» **What is required**: Take the records below from their first line to the line with "flip-flops and latches", and restate those lines word for word.

» **Collected data entries**:
━━━━

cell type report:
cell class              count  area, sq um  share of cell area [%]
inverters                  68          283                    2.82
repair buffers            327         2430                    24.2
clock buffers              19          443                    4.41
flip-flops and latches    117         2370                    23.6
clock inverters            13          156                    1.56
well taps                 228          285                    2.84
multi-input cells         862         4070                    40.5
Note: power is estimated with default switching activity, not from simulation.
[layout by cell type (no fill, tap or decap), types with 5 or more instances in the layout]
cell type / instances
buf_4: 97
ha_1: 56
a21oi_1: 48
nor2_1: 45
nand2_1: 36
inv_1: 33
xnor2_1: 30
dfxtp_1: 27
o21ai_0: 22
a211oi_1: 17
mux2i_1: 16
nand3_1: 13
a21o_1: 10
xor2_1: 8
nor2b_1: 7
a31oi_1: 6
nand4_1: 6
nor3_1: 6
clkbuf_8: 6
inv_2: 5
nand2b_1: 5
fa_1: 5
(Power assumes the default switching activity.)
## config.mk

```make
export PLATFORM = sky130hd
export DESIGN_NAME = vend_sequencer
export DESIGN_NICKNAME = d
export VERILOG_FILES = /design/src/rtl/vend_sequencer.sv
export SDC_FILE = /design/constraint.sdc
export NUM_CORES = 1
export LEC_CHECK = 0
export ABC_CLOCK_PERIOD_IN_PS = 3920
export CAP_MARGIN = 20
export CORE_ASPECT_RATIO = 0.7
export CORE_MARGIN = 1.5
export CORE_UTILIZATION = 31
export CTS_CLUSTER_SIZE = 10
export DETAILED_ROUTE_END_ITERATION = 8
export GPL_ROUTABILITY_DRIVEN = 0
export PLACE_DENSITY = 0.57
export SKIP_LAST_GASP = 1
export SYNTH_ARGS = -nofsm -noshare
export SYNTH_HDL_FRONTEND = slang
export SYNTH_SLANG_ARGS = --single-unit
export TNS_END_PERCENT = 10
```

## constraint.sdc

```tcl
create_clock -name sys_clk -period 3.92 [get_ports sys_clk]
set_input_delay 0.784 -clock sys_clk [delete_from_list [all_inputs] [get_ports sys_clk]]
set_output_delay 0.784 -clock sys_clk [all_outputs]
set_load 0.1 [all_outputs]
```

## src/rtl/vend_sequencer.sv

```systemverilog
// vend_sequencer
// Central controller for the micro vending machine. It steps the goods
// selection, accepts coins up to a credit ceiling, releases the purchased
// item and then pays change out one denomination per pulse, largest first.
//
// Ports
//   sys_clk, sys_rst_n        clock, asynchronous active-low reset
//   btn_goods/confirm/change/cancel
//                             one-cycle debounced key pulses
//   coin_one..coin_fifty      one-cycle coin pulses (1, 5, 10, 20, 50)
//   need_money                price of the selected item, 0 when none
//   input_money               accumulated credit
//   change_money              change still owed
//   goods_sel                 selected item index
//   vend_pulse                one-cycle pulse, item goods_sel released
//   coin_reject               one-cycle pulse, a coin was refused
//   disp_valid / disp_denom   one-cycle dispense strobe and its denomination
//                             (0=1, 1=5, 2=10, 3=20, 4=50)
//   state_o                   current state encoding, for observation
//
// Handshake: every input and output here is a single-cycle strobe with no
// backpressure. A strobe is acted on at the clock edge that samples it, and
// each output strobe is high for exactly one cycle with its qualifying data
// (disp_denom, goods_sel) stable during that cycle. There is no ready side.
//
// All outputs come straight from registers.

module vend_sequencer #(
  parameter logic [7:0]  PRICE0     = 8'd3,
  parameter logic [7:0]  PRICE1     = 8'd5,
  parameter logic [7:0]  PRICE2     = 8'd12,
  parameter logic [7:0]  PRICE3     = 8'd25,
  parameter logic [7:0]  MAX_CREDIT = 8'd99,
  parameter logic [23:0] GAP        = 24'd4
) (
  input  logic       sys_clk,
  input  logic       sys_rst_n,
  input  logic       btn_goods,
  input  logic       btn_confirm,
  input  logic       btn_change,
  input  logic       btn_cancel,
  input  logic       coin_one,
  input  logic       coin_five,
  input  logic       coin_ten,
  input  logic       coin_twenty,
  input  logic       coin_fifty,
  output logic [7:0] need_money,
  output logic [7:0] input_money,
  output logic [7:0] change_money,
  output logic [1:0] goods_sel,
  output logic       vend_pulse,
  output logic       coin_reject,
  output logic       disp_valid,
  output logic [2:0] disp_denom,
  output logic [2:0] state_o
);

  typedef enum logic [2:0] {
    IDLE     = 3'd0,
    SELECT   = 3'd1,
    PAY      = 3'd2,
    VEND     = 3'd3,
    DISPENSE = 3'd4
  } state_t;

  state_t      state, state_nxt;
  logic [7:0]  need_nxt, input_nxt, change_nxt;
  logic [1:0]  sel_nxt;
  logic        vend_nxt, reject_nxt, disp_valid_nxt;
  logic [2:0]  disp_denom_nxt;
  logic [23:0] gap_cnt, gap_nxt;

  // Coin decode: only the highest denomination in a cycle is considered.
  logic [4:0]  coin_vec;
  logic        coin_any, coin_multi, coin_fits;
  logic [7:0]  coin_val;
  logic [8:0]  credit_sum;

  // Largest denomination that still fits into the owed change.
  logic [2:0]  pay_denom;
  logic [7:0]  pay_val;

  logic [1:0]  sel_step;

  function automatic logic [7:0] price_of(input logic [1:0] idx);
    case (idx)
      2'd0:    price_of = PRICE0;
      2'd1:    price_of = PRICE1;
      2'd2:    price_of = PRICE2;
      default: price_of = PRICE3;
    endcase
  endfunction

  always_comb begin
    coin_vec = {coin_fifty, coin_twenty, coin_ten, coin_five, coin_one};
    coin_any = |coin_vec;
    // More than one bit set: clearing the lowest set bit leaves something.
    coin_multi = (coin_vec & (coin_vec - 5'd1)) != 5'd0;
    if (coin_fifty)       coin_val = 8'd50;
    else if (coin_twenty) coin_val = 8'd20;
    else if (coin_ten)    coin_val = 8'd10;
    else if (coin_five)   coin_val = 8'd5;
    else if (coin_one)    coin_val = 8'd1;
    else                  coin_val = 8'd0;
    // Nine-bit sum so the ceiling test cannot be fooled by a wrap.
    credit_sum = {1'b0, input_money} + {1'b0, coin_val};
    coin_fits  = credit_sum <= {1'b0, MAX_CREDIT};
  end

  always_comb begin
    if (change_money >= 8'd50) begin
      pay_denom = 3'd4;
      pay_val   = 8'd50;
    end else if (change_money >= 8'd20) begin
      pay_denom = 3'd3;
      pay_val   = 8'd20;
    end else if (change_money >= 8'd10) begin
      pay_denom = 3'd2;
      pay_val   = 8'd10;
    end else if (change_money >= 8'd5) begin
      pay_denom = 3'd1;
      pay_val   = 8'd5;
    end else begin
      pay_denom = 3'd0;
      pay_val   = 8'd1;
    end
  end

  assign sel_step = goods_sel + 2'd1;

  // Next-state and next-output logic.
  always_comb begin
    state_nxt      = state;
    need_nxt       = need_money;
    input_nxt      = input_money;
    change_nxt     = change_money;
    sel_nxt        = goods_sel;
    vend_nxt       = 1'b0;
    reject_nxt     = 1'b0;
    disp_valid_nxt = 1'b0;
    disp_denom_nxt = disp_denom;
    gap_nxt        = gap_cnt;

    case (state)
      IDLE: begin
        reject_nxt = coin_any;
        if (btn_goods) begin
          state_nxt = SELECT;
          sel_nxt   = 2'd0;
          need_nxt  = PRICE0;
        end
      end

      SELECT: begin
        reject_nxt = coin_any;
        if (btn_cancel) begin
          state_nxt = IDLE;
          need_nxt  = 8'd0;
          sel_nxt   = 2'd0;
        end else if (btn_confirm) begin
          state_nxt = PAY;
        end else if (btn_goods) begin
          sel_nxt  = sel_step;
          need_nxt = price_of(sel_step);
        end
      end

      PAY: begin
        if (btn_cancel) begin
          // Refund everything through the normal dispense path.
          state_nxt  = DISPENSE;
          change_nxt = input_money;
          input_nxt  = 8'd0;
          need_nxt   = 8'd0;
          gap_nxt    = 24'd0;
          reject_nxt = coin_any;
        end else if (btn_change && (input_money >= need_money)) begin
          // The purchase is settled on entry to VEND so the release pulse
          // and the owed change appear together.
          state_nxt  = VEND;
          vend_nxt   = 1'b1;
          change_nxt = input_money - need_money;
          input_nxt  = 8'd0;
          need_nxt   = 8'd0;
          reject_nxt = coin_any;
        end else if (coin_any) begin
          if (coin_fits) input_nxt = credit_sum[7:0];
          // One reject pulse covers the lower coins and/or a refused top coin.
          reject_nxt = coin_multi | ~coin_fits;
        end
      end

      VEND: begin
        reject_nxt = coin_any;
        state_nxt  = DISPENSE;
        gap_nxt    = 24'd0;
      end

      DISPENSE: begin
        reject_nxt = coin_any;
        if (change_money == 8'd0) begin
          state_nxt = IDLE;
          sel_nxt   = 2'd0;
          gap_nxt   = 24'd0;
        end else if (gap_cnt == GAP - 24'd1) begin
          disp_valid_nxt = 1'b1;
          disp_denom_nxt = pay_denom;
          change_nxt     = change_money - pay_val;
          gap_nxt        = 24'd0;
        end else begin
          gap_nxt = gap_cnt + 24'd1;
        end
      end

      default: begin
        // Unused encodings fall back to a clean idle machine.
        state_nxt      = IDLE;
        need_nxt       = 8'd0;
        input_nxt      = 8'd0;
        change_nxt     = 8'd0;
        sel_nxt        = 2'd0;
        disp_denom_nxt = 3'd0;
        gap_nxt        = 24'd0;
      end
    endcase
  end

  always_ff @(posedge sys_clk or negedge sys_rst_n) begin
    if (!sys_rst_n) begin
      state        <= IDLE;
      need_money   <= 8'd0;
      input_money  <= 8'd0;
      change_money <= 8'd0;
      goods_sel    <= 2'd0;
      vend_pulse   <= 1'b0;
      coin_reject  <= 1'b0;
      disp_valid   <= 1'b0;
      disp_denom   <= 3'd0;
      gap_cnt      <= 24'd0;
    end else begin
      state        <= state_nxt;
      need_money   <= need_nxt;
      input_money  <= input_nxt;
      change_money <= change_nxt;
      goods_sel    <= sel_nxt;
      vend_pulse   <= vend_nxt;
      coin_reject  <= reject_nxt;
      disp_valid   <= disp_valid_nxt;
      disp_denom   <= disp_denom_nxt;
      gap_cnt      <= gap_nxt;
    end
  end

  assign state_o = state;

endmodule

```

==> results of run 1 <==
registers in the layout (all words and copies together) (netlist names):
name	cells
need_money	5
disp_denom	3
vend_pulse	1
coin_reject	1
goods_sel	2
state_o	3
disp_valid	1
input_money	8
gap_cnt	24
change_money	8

━━━━

» **Your solution**:
cell type report:
cell class              count  area, sq um  share of cell area [%]
inverters                  68          283                    2.82
repair buffers            327         2430                    24.2
clock buffers              19          443                    4.41
flip-flops and latches    117         2370                    23.6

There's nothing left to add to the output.